台鉄(臺灣鐵路管理局)の台北駅(台北車站)です。台鉄や高鉄(台灣高速鐵路)、台北地下鉄などが乗り入れる、台湾最大のターミナル駅です
台北駅の1階フロアにある駅弁販売店。お昼時には行列になるそうです

 一般的な排骨弁当では白いご飯が敷き詰められていますが、懐かしの排骨野菜ご飯弁当では炊き込みご飯が敷き詰められています。この炊き込みご飯は、白菜やネギ、干しエビ、豆腐などと一緒に炊き込んだもののようで、日本の炊き込みご飯と比べてやや薄味であっさりとしています。ただ、その上に乗せられている、大ぶりの排骨や味付けゆで卵、からし菜の煮物、きゅうりの漬け物などは比較的濃いめの味付けなので、あっさりとした味付けの炊き込みご飯との相性は抜群です。排骨や味付けゆで卵は、しょう油ベースで日本人の口に合う味付けなのもうれしいところです。ただ、排骨は揚げたあとにたれで煮込んだものなので、揚げたてのようにカリッとはしておらず、しなっとした食感だったのは、個人的に少々残念でした。

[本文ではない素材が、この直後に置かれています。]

File: src/hdl/frtc_pkg.sv
package frtc_pkg;
  // Opcode low five bits
  localparam logic [4:0] OPC_READ_ID = 5'h0A;
  localparam logic [4:0] OPC_READ_TRACK = 5'h02;
  localparam logic [4:0] OPC_READ_DELETED = 5'h0C;
  localparam logic [3:0] LEN_READ_ID = 4'h2;
  localparam logic [3:0] LEN_READ_LONG = 4'h9;
  // Opcode and drive/head byte fields
  localparam int MULTI_SIDE_BIT = 7;
  localparam int ENCODING_SELECT_BIT = 6;
  localparam int SKIP_CONTROL_BIT = 5;
  localparam int IMPLIED_SEEK_BIT = 7;
  localparam int HEAD_SELECT_BIT = 2;
  localparam int DRIVE_SELECT_HIGH = 1;
  localparam int DRIVE_SELECT_LOW = 0;
  // Command byte indices
  localparam logic [3:0] CB_DRIVE = 4'h1;
  localparam logic [3:0] CB_TRACK = 4'h2;
  localparam logic [3:0] CB_HEAD = 4'h3;
  localparam logic [3:0] CB_SECTOR = 4'h4;
  localparam logic [3:0] CB_SIZE = 4'h5;
  localparam logic [3:0] CB_EOT = 4'h6;
  // Status fields
  localparam logic [1:0] TERM_NORMAL = 2'h0;
  localparam logic [1:0] TERM_ABNORMAL = 2'h1;
  localparam int ST1_MISSING_AM = 0;
  localparam int ST1_MISSING_DATA = 2;
  localparam int ST1_CRC = 5;
  localparam int ST1_END_OF_TRACK = 7;
  localparam int ST2_DATA_CRC = 5;
  localparam int ST2_CONTROL_MARK = 6;
  localparam logic [2:0] RESULT_LAST = 3'h6;
  localparam logic [7:0] STATUS_RESET = 8'h00;
  localparam logic [7:0] FIRST_TRACK_SECTOR = 8'h01;

  typedef enum logic [2:0] {
    FRTC_IDLE, FRTC_CMD, FRTC_DELAY, FRTC_INDEX, FRTC_SEARCH, FRTC_MARK, FRTC_DATA,
    FRTC_RESULT
  } frtc_state_t;
endpackage : frtc_pkg

File: src/hdl/frtc_sync_edge.sv
`timescale 1ns/1ps
module frtc_sync_edge (
  input wire logic mclk_i,
  input wire logic reset_i,
  input wire logic async_i,
  output logic rise_o
);
  logic meta_reg;
  logic sync_reg;
  logic last_reg;

  always_ff @(posedge mclk_i or posedge reset_i) begin
    if (reset_i) begin
      meta_reg <= 1'b0;
      sync_reg <= 1'b0;
      last_reg <= 1'b0;
    end else begin
      meta_reg <= async_i;
      sync_reg <= meta_reg;
      last_reg <= sync_reg;
    end
  end

  assign rise_o = sync_reg & ~last_reg;
endmodule : frtc_sync_edge

File: src/hdl/frtc_cmd.sv
`timescale 1ns/1ps
// What this block does
// - Deleted read: normal sector sets control mark; stop, or skip when skip set.
// - Read-id opcode has encoding bit 6; second byte holds head and drive.
// - After last read-id byte, wait the programmed delay before anything else.
// - Read-id moves no data; interrupt raised when execution ends.
// - Read-id never requests an implied seek.
// - Read-id enables separator and reports first header found.
// - Read-id abort or missing mark gives termination code 01 and result phase; header CRC error is not checked.
// - Host FIFO write during read-id search aborts it.
// - Two index pulses without address mark: error, missing-mark flag bit 0.
// - Result is seven bytes: three status, track, head, sector, size.
// - Read-track takes nine command bytes like normal read.
// - Read-track reads physical order, delivered in DMA or non-DMA mode.
// - Read-track waits for index pulse before searching headers.
// - Host write before that index pulse: result with code 01.
// - Read-track compares all header bytes but sector; sector counts from 1.
// - Header mismatch sets missing-data bit 2, sector still read.
// - Header CRC error sets second status bit 5, sector still read.
// - Data CRC error sets bit 5 of second and third status; continue.
// - Read-track stops after end-of-track sectors, never other head.
// - Transfer count end gives termination code 00.
// - Interrupt at end of execution; host reads all result bytes.
module frtc_cmd
  import frtc_pkg::*;
#(
  parameter int DELAY_W = 16
) (
  input wire logic mclk_i,
  input wire logic reset_i,
  input wire logic host_wr_i,
  input wire logic [7:0] host_byte_i,
  input wire logic host_res_rd_i,
  output logic [7:0] res_byte_o,
  output logic res_valid_o,
  output logic irq_o,
  output logic busy_o,
  input wire logic [DELAY_W-1:0] delay_cycles_i,
  input wire logic dma_mode_i,
  input wire logic transfer_count_end_i,
  output logic [7:0] out_data_o,
  output logic dma_req_o,
  output logic pio_req_o,
  input wire logic index_n_i,
  output logic sep_enable_o,
  output logic encoding_select_o,
  output logic head_select_o,
  output logic [1:0] drive_select_o,
  output logic seek_req_o,
  input wire logic sep_id_valid_i,
  input wire logic [7:0] sep_id_track_i,
  input wire logic [7:0] sep_id_head_i,
  input wire logic [7:0] sep_id_sector_i,
  input wire logic [7:0] sep_id_size_i,
  input wire logic sep_id_crc_err_i,
  input wire logic sep_mark_valid_i,
  input wire logic sep_deleted_i,
  input wire logic sep_data_valid_i,
  input wire logic [7:0] sep_data_i,
  input wire logic sep_data_end_i,
  input wire logic sep_data_crc_err_i
);
  frtc_state_t state_reg;
  logic [7:0] cmd_reg [0:8];
  logic [3:0] cmd_cnt_reg;
  logic [DELAY_W-1:0] delay_reg;
  logic idx_cnt_reg;
  logic [7:0] sec_reg;
  logic [7:0] nsec_reg;
  logic [7:0] st0_reg, st1_reg, st2_reg;
  logic [7:0] id_reg [0:3];
  logic read_on_reg;
  logic stop_after_reg;
  logic [2:0] res_idx_reg;
  logic irq_reg;
  logic out_valid_reg;
  logic [7:0] out_data_reg;
  logic index_pulse;
  logic is_rid, is_rtrk, is_rdel;
  logic [4:0] opc_new;
  logic [3:0] cmd_len;
  logic id_mismatch;
  logic last_sector;
  logic [7:0] drive_byte;

  frtc_sync_edge u_index (
    .mclk_i(mclk_i),
    .reset_i(reset_i),
    .async_i(~index_n_i),
    .rise_o(index_pulse)
  );

  assign opc_new = host_byte_i[4:0];
  assign is_rid = cmd_reg[0][4:0] == OPC_READ_ID;
  assign is_rtrk = cmd_reg[0][4:0] == OPC_READ_TRACK;
  assign is_rdel = cmd_reg[0][4:0] == OPC_READ_DELETED;
  assign cmd_len = is_rid ? LEN_READ_ID : LEN_READ_LONG;
  // Sector number left out of the read-track comparison
  assign id_mismatch = (sep_id_track_i != cmd_reg[CB_TRACK]) ||
    (sep_id_head_i != cmd_reg[CB_HEAD]) || (sep_id_size_i != cmd_reg[CB_SIZE]);
  assign last_sector = is_rtrk ? (nsec_reg + 8'h01 >= cmd_reg[CB_EOT]) :
    (sec_reg >= cmd_reg[CB_EOT]);
  // Read id ends on its drive byte; the long reads end on a later byte
  assign drive_byte = is_rid ? host_byte_i : cmd_reg[CB_DRIVE];

  // Command byte capture; unknown opcodes are stored in idle, but the state stays idle
  always_ff @(posedge mclk_i or posedge reset_i) begin
    if (reset_i) begin
      for (int i = 0; i < 9; i++) begin
        cmd_reg[i] <= 8'h00;
      end
      cmd_cnt_reg <= 4'h0;
    end else if (host_wr_i && state_reg == FRTC_IDLE) begin
      cmd_reg[0] <= host_byte_i;
      cmd_cnt_reg <= 4'h1;
    end else if (host_wr_i && state_reg == FRTC_CMD) begin
      cmd_reg[cmd_cnt_reg] <= host_byte_i;
      cmd_cnt_reg <= cmd_cnt_reg + 4'h1;
    end
  end

  // Command execution and status
  always_ff @(posedge mclk_i or posedge reset_i) begin
    if (reset_i) begin
      state_reg <= FRTC_IDLE;
      delay_reg <= '0;
      idx_cnt_reg <= 1'b0;
      sec_reg <= 8'h00;
      nsec_reg <= 8'h00;
      st0_reg <= STATUS_RESET;
      st1_reg <= STATUS_RESET;
      st2_reg <= STATUS_RESET;
      for (int i = 0; i < 4; i++) begin
        id_reg[i] <= 8'h00;
      end
      read_on_reg <= 1'b0;
      stop_after_reg <= 1'b0;
      res_idx_reg <= 3'h0;
      irq_reg <= 1'b0;
      seek_req_o <= 1'b0;
    end else begin
      seek_req_o <= 1'b0;
      case (state_reg)
        FRTC_IDLE: begin
          if (host_wr_i && (opc_new == OPC_READ_ID || opc_new == OPC_READ_TRACK ||
              opc_new == OPC_READ_DELETED)) begin
            state_reg <= FRTC_CMD;
          end
        end
        FRTC_CMD: begin
          if (host_wr_i && cmd_cnt_reg + 4'h1 == cmd_len) begin
            state_reg <= FRTC_DELAY;
            delay_reg <= delay_cycles_i;
            st1_reg <= STATUS_RESET;
            st2_reg <= STATUS_RESET;
            st0_reg <= {5'h00, drive_byte[HEAD_SELECT_BIT],
              drive_byte[DRIVE_SELECT_HIGH:DRIVE_SELECT_LOW]};
            read_on_reg <= 1'b0;
            stop_after_reg <= 1'b0;
          end
        end
        FRTC_DELAY: begin
          if (delay_reg != '0) begin
            delay_reg <= delay_reg - 1'b1;
          end else begin
            idx_cnt_reg <= 1'b0;
            nsec_reg <= 8'h00;
            sec_reg <= is_rtrk ? FIRST_TRACK_SECTOR : cmd_reg[CB_SECTOR];
            // Only the long reads may ask for an implied seek
            seek_req_o <= !is_rid && cmd_reg[CB_DRIVE][IMPLIED_SEEK_BIT];
            state_reg <= is_rtrk ? FRTC_INDEX : FRTC_SEARCH;
          end
        end
        FRTC_INDEX: begin
          if (host_wr_i) begin
            st0_reg[7:6] <= TERM_ABNORMAL;
            state_reg <= FRTC_RESULT;
            irq_reg <= 1'b1;
          end else if (index_pulse) begin
            state_reg <= FRTC_SEARCH;
          end
        end
        FRTC_SEARCH: begin
          if (is_rid && host_wr_i) begin
            st0_reg[7:6] <= TERM_ABNORMAL;
            state_reg <= FRTC_RESULT;
            irq_reg <= 1'b1;
          end else if (sep_id_valid_i && (is_rid || is_rtrk || (!sep_id_crc_err_i &&
              !id_mismatch && sep_id_sector_i == sec_reg))) begin
            id_reg[0] <= sep_id_track_i;
            id_reg[1] <= sep_id_head_i;
            id_reg[2] <= is_rtrk ? sec_reg : sep_id_sector_i;
            id_reg[3] <= sep_id_size_i;
            if (is_rid) begin
              st0_reg[7:6] <= TERM_NORMAL;
              state_reg <= FRTC_RESULT;
              irq_reg <= 1'b1;
            end else begin
              if (is_rtrk && id_mismatch) begin
                st1_reg[ST1_MISSING_DATA] <= 1'b1;
              end
              if (is_rtrk && sep_id_crc_err_i) begin
                st1_reg[ST1_CRC] <= 1'b1;
              end
              state_reg <= FRTC_MARK;
            end
          end else if (index_pulse && !is_rtrk) begin
            if (idx_cnt_reg) begin
              st1_reg[ST1_MISSING_AM] <= 1'b1;
              st0_reg[7:6] <= TERM_ABNORMAL;
              state_reg <= FRTC_RESULT;
              irq_reg <= 1'b1;
            end else begin
              idx_cnt_reg <= 1'b1;
            end
          end
        end
        FRTC_MARK: begin
          if (sep_mark_valid_i) begin
            if (is_rdel && !sep_deleted_i) begin
              st2_reg[ST2_CONTROL_MARK] <= 1'b1;
            end
            if (is_rdel && !sep_deleted_i && cmd_reg[0][SKIP_CONTROL_BIT]) begin
              // Skipped sector: advance without moving data
              if (last_sector) begin
                st1_reg[ST1_END_OF_TRACK] <= 1'b1;
                st0_reg[7:6] <= TERM_ABNORMAL;
                state_reg <= FRTC_RESULT;
                irq_reg <= 1'b1;
              end else begin
                sec_reg <= sec_reg + 8'h01;
                idx_cnt_reg <= 1'b0;
                state_reg <= FRTC_SEARCH;
              end
            end else begin
              read_on_reg <= 1'b1;
              stop_after_reg <= is_rdel && !sep_deleted_i;
              state_reg <= FRTC_DATA;
            end
          end
        end
        FRTC_DATA: begin
          if (transfer_count_end_i) begin
            st0_reg[7:6] <= TERM_NORMAL;
            read_on_reg <= 1'b0;
            state_reg <= FRTC_RESULT;
            irq_reg <= 1'b1;
          end else if (sep_data_end_i) begin
            read_on_reg <= 1'b0;
            nsec_reg <= nsec_reg + 8'h01;
            if (sep_data_crc_err_i) begin
              st1_reg[ST1_CRC] <= 1'b1;
              st2_reg[ST2_DATA_CRC] <= 1'b1;
            end
            if (stop_after_reg) begin
              st0_reg[7:6] <= TERM_NORMAL;
              state_reg <= FRTC_RESULT;
              irq_reg <= 1'b1;
            end else if (is_rdel && sep_data_crc_err_i) begin
              // Deleted read keeps normal-read behaviour on data CRC
              st0_reg[7:6] <= TERM_ABNORMAL;
              state_reg <= FRTC_RESULT;
              irq_reg <= 1'b1;
            end else if (last_sector) begin
              st1_reg[ST1_END_OF_TRACK] <= 1'b1;
              st0_reg[7:6] <= TERM_ABNORMAL;
              state_reg <= FRTC_RESULT;
              irq_reg <= 1'b1;
            end else begin
              sec_reg <= sec_reg + 8'h01;
              idx_cnt_reg <= 1'b0;
              state_reg <= FRTC_SEARCH;
            end
          end
        end
        FRTC_RESULT: begin
          if (host_res_rd_i) begin
            irq_reg <= 1'b0;
            if (res_idx_reg == RESULT_LAST) begin
              res_idx_reg <= 3'h0;
              state_reg <= FRTC_IDLE;
            end else begin
              res_idx_reg <= res_idx_reg + 3'h1;
            end
          end
        end
        default: begin
          state_reg <= FRTC_IDLE;
        end
      endcase
    end
  end

  // Data path toward the host; a byte stands until the next arrives
  always_ff @(posedge mclk_i or posedge reset_i) begin
    if (reset_i) begin
      out_data_reg <= 8'h00;
      out_valid_reg <= 1'b0;
    end else begin
      out_valid_reg <= state_reg == FRTC_DATA && read_on_reg && sep_data_valid_i;
      if (state_reg == FRTC_DATA && read_on_reg && sep_data_valid_i) begin
        out_data_reg <= sep_data_i;
      end
    end
  end

  // Same seven-byte layout for all three commands
  always_comb begin
    case (res_idx_reg)
      3'h0: res_byte_o = st0_reg;
      3'h1: res_byte_o = st1_reg;
      3'h2: res_byte_o = st2_reg;
      3'h3: res_byte_o = id_reg[0];
      3'h4: res_byte_o = id_reg[1];
      3'h5: res_byte_o = id_reg[2];
      3'h6: res_byte_o = id_reg[3];
      default: res_byte_o = 8'h00;
    endcase
  end

  assign res_valid_o = state_reg == FRTC_RESULT;
  assign irq_o = irq_reg;
  assign busy_o = state_reg != FRTC_IDLE;
  assign out_data_o = out_data_reg;
  assign dma_req_o = out_valid_reg && dma_mode_i;
  assign pio_req_o = out_valid_reg && !dma_mode_i;
  assign sep_enable_o = state_reg == FRTC_SEARCH || state_reg == FRTC_MARK ||
    state_reg == FRTC_DATA;
  assign encoding_select_o = cmd_reg[0][ENCODING_SELECT_BIT];
  assign head_select_o = cmd_reg[CB_DRIVE][HEAD_SELECT_BIT];
  assign drive_select_o = cmd_reg[CB_DRIVE][DRIVE_SELECT_HIGH:DRIVE_SELECT_LOW];

  a_irq_on_result: assert property (@(posedge mclk_i) disable iff (reset_i)
    $rose(state_reg == FRTC_RESULT) |-> irq_o)
    else $error("result entered without interrupt");
  a_delay_holds: assert property (@(posedge mclk_i) disable iff (reset_i)
    (state_reg == FRTC_DELAY && delay_reg != '0) |=> state_reg == FRTC_DELAY)
    else $error("delay cut short");
  a_rid_abort: assert property (@(posedge mclk_i) disable iff (reset_i)
    (state_reg == FRTC_SEARCH && is_rid && host_wr_i) |=>
    (state_reg == FRTC_RESULT && st0_reg[7:6] == TERM_ABNORMAL))
    else $error("read id not aborted by host write");
  a_missing_am: assert property (@(posedge mclk_i) disable iff (reset_i)
    (state_reg == FRTC_SEARCH && is_rid && !host_wr_i && !sep_id_valid_i && idx_cnt_reg &&
    index_pulse) |=> (st1_reg[ST1_MISSING_AM] && state_reg == FRTC_RESULT))
    else $error("second index without missing mark");
  a_trk_index_abort: assert property (@(posedge mclk_i) disable iff (reset_i)
    (state_reg == FRTC_INDEX && host_wr_i) |=> st0_reg[7:6] == TERM_ABNORMAL)
    else $error("read track write before index not abnormal");
  a_tc_normal: assert property (@(posedge mclk_i) disable iff (reset_i)
    (state_reg == FRTC_DATA && transfer_count_end_i) |=>
    (state_reg == FRTC_RESULT && st0_reg[7:6] == TERM_NORMAL))
    else $error("terminal count not normal end");
  a_rid_no_seek: assert property (@(posedge mclk_i) disable iff (reset_i)
    (is_rid && state_reg != FRTC_IDLE && state_reg != FRTC_CMD) |-> !seek_req_o)
    else $error("read id requested a seek");
  a_rid_no_data: assert property (@(posedge mclk_i) disable iff (reset_i)
    (is_rid && busy_o) |-> !(dma_req_o || pio_req_o))
    else $error("read id moved data");
  a_trk_crc_go_on: assert property (@(posedge mclk_i) disable iff (reset_i)
    (state_reg == FRTC_DATA && is_rtrk && sep_data_end_i && sep_data_crc_err_i &&
    !transfer_count_end_i && !last_sector) |=> (state_reg == FRTC_SEARCH && st2_reg[ST2_DATA_CRC]))
    else $error("read track stopped on data crc");
  c_rid_done: cover property (@(posedge mclk_i) disable iff (reset_i)
    state_reg == FRTC_SEARCH && is_rid && sep_id_valid_i);
  c_trk_eot: cover property (@(posedge mclk_i) disable iff (reset_i)
    state_reg == FRTC_DATA && is_rtrk && sep_data_end_i && last_sector);
  c_del_skip: cover property (@(posedge mclk_i) disable iff (reset_i)
    state_reg == FRTC_MARK && is_rdel && sep_mark_valid_i && !sep_deleted_i &&
    cmd_reg[0][SKIP_CONTROL_BIT]);
endmodule : frtc_cmd

File: config.mk
export PLATFORM = sky130hd
export DESIGN_NAME = frtc_cmd
export DESIGN_NICKNAME = d
export VERILOG_FILES = /design/src/hdl/frtc_pkg.sv /design/src/hdl/frtc_sync_edge.sv /design/src/hdl/frtc_cmd.sv
export SDC_FILE = /design/constraint.sdc
export NUM_CORES = 1
export LEC_CHECK = 0
export ABC_AREA = 1
export BUFFER_PORTS_ARGS = -buffer_cell sky130_fd_sc_hd__buf_2
export CAP_MARGIN = 20
export CORE_MARGIN = 8
export CORE_UTILIZATION = 35
export CTS_CLUSTER_DIAMETER = 50
export DETAILED_ROUTE_END_ITERATION = 12
export GPL_TIMING_DRIVEN = 0
export PLACE_DENSITY_LB_ADDON = 0.3
export SETUP_SLACK_MARGIN = 0.1
export SLEW_MARGIN = 20
export SYNTH_ARGS = -nofsm -noshare
export SYNTH_HDL_FRONTEND = slang
export SYNTH_SLANG_ARGS = --single-unit
File: constraint.sdc
create_clock -name mclk_i -period 6.44 [get_ports mclk_i]
set_input_delay 0 -clock mclk_i [delete_from_list [all_inputs] [get_ports mclk_i]]
set_output_delay 0 -clock mclk_i [all_outputs]
set_load 0.02 [all_outputs]
==> Word level (Yosys, flattened, before mapping) <==
Cells that the tools add are included.
{ "totals": {"regBits": 174, "out_inout_bits": 27, "wordCells": 308} }
{ "op_classes": {"addsub": 5, "magnitude_cmp": 4, "eq_ne": 53, "mux": 134, "bitwise": 6, "n_reduce_logical": 69} }
{ "ops": {"columns": ["operator", "count"], "rows": [
  ["$mux 8", 17],
  ["$bwmux 72", 1],
  ["$mux 72", 1],
  ["$mux 1", 57],
  ["$mux 3", 19],
  ["$pmux 8 s7", 1],
  ["$ne 2x2->1 const B", 21],
  ["$demux 8 s4", 1],
  ["$mux 16", 2],
  ["$mux 2", 16],
  ["$pmux 16 s2", 1],
  ["$reduce_and 9->1", 3],
  ["$ne 8x8->1", 3],
  ["$pmux 3 s8", 1],
  ["$pmux 8 s3", 1],
  ["$eq 3x3->1 const B", 7],
  ["$eq 5x4->1 const B", 4],
  ["$logic_and 1x1->1", 20],
  ["$add 8x1->8 const B", 2],
  ["$ge 8x8->1", 2],
  ["$pmux 8 s2", 1],
  ["$reduce_and 8->1", 2],
  ["$reduce_bool 16->1", 1],
  ["$sub 16x1->16 const B", 1],
  ["other kinds (36)", 86]
]} }

==> Longest topological paths before layout <==
{ "depth": {"ltp_word": 11, "depth_mapped": 20} }

==> Hierarchy <==
Synthesis repeated with hierarchy kept, for this count alone.
{ "hier_totals": {"hier_cells": 1099, "hier_area_um2": 8916.1} }
{ "modules_own_cells": {"columns": ["mod", "instances", "cells_per_inst", "area_each_um2", "seq_area_each_um2"], "rows": [
  ["frtc_cmd", 1, 1093, 8827.2, 3753.6],
  ["frtc_sync_edge", 1, 6, 88.8, 75.1]
]} }

==> Least setup slack after synthesis <==
OpenSTA, ideal clock, no wires.
{ "synth_path": {"kind": "register -> register", "from": "reg nsec_reg[0]", "to": "reg sec_reg[1]", "setup_ns": 0.124, "arrival_ns": 2.399, "required_ns": 6.316, "setup_slack_ns": 3.916, "path_stages_with_launch": 20, "n_path_buf": 1, "cell_sequence": "dfrtp_1 -> inv_1 -> nor3_1 -> nand3_1 -> nor2_1 -> nand2_1 -> xor2_1 -> inv_1 -> ha_1 -> nand4_1 -> o21ai_0 -> nor2_1 -> nand2_1 -> nand2_1 -> inv_1 -> nand2_1 -> nand3b_4 -> buf_6 -> nand2_1 -> o21ai_1"} }
{ "synth_between": {"elab_chain_cells": 9, "elab_cells_between_ends": 11, "cone_classes": "add/sub (1); order compare (1); mux (9)"} }
{ "synth_rtl": {"columns": ["item", "line", "text"], "rows": [
  ["start: declaration", "frtc_cmd.sv:69", "logic [7:0] nsec_reg;"],
  ["start signal: assignment", "frtc_cmd.sv:250", "nsec_reg <= nsec_reg + 8'h01;"],
  ["$add 8x1->8 *", "frtc_cmd.sv:101", "assign last_sector = is_rtrk ? (nsec_reg + 8'h01 >= cmd_reg[CB_EOT]) :"],
  ["$ge 8x8->1 *", "frtc_cmd.sv:101", null],
  ["$mux 1 *", "frtc_cmd.sv:101", null],
  ["$mux 8 *", null, null],
  ["$mux 8 (4 in series)", null, null],
  ["$pmux 8 s3 *", null, null],
  ["end signal: assignment", "frtc_cmd.sv:168", "sec_reg <= is_rtrk ? FIRST_TRACK_SECTOR : cmd_reg[CB_SECTOR];"],
  ["end signal: assignment", "frtc_cmd.sv:231", "sec_reg <= sec_reg + 8'h01;"],
  ["end signal: assignment", "frtc_cmd.sv:270", "sec_reg <= sec_reg + 8'h01;"],
  ["end: declaration", "frtc_cmd.sv:68", "logic [7:0] sec_reg;"]
]} }
Every way passes the cells marked *; elsewhere a longest branch is shown, timed or not. The select of a mux whose other input is x is not followed.
A chain may end at the register's enable or synchronous reset.

==> Worst setup path in the final report <==
{ "layout_path": {"from": "reg nsec_reg[0]", "to": "reg sec_reg[0]"} }
Same word-level chain as after synthesis.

 ところで、台湾では、冷めたご飯を食べる習慣がほとんどありません。そのため、駅弁も作り置きで冷めた状態ではなく、作ってからあまり時間の経っていない、温かい状態で売られていることがほとんどです。また、陳列棚も保温庫を兼ねています。実際に買ったものも、今作ったばかりかのような温かさで、非常に美味しく食べられました。そして、台湾の人たちは、駅弁も温かいうちに食べたいと考える人が多いようで、買った駅弁を列車に乗って食べるのではなく、買ってすぐ駅のベンチで食べる人がほとんどです。実際に、台北駅の待合所のベンチでも、買ったばかり駅弁を食べている人を大勢見かけました。

炊き込みご飯の上に、たれに漬け込んだ排骨、味付けゆで卵、からし菜の煮物などがのせられています
排骨は、揚げたあとにたれにつけ込んでいるので、ややしなっとした触感ですが、やや濃いめの醤油味で日本人の口にもよく合います
炊き込みご飯は、薄味であっさりとした印象ですが、野菜や干しエビの味が染みていて、こちらもかなり美味しいです。味の濃い排骨や味付けゆで卵との相性も抜群です
台湾では駅弁は温かい状態で売られています。台北駅の駅弁販売店でも、保温庫に入れられた温かい弁当が売られていました

 ちなみに、台北の地下鉄では、ホームや車内での飲食は禁止となっていますが、“台湾新幹線”こと「台灣高速鐵路」や、台鉄が運行する列車内での飲食は問題ありませんので、もし台湾旅行で鉄道に乗る機会があったら、ぜひ駅弁も試してみてはいかがでしょうか。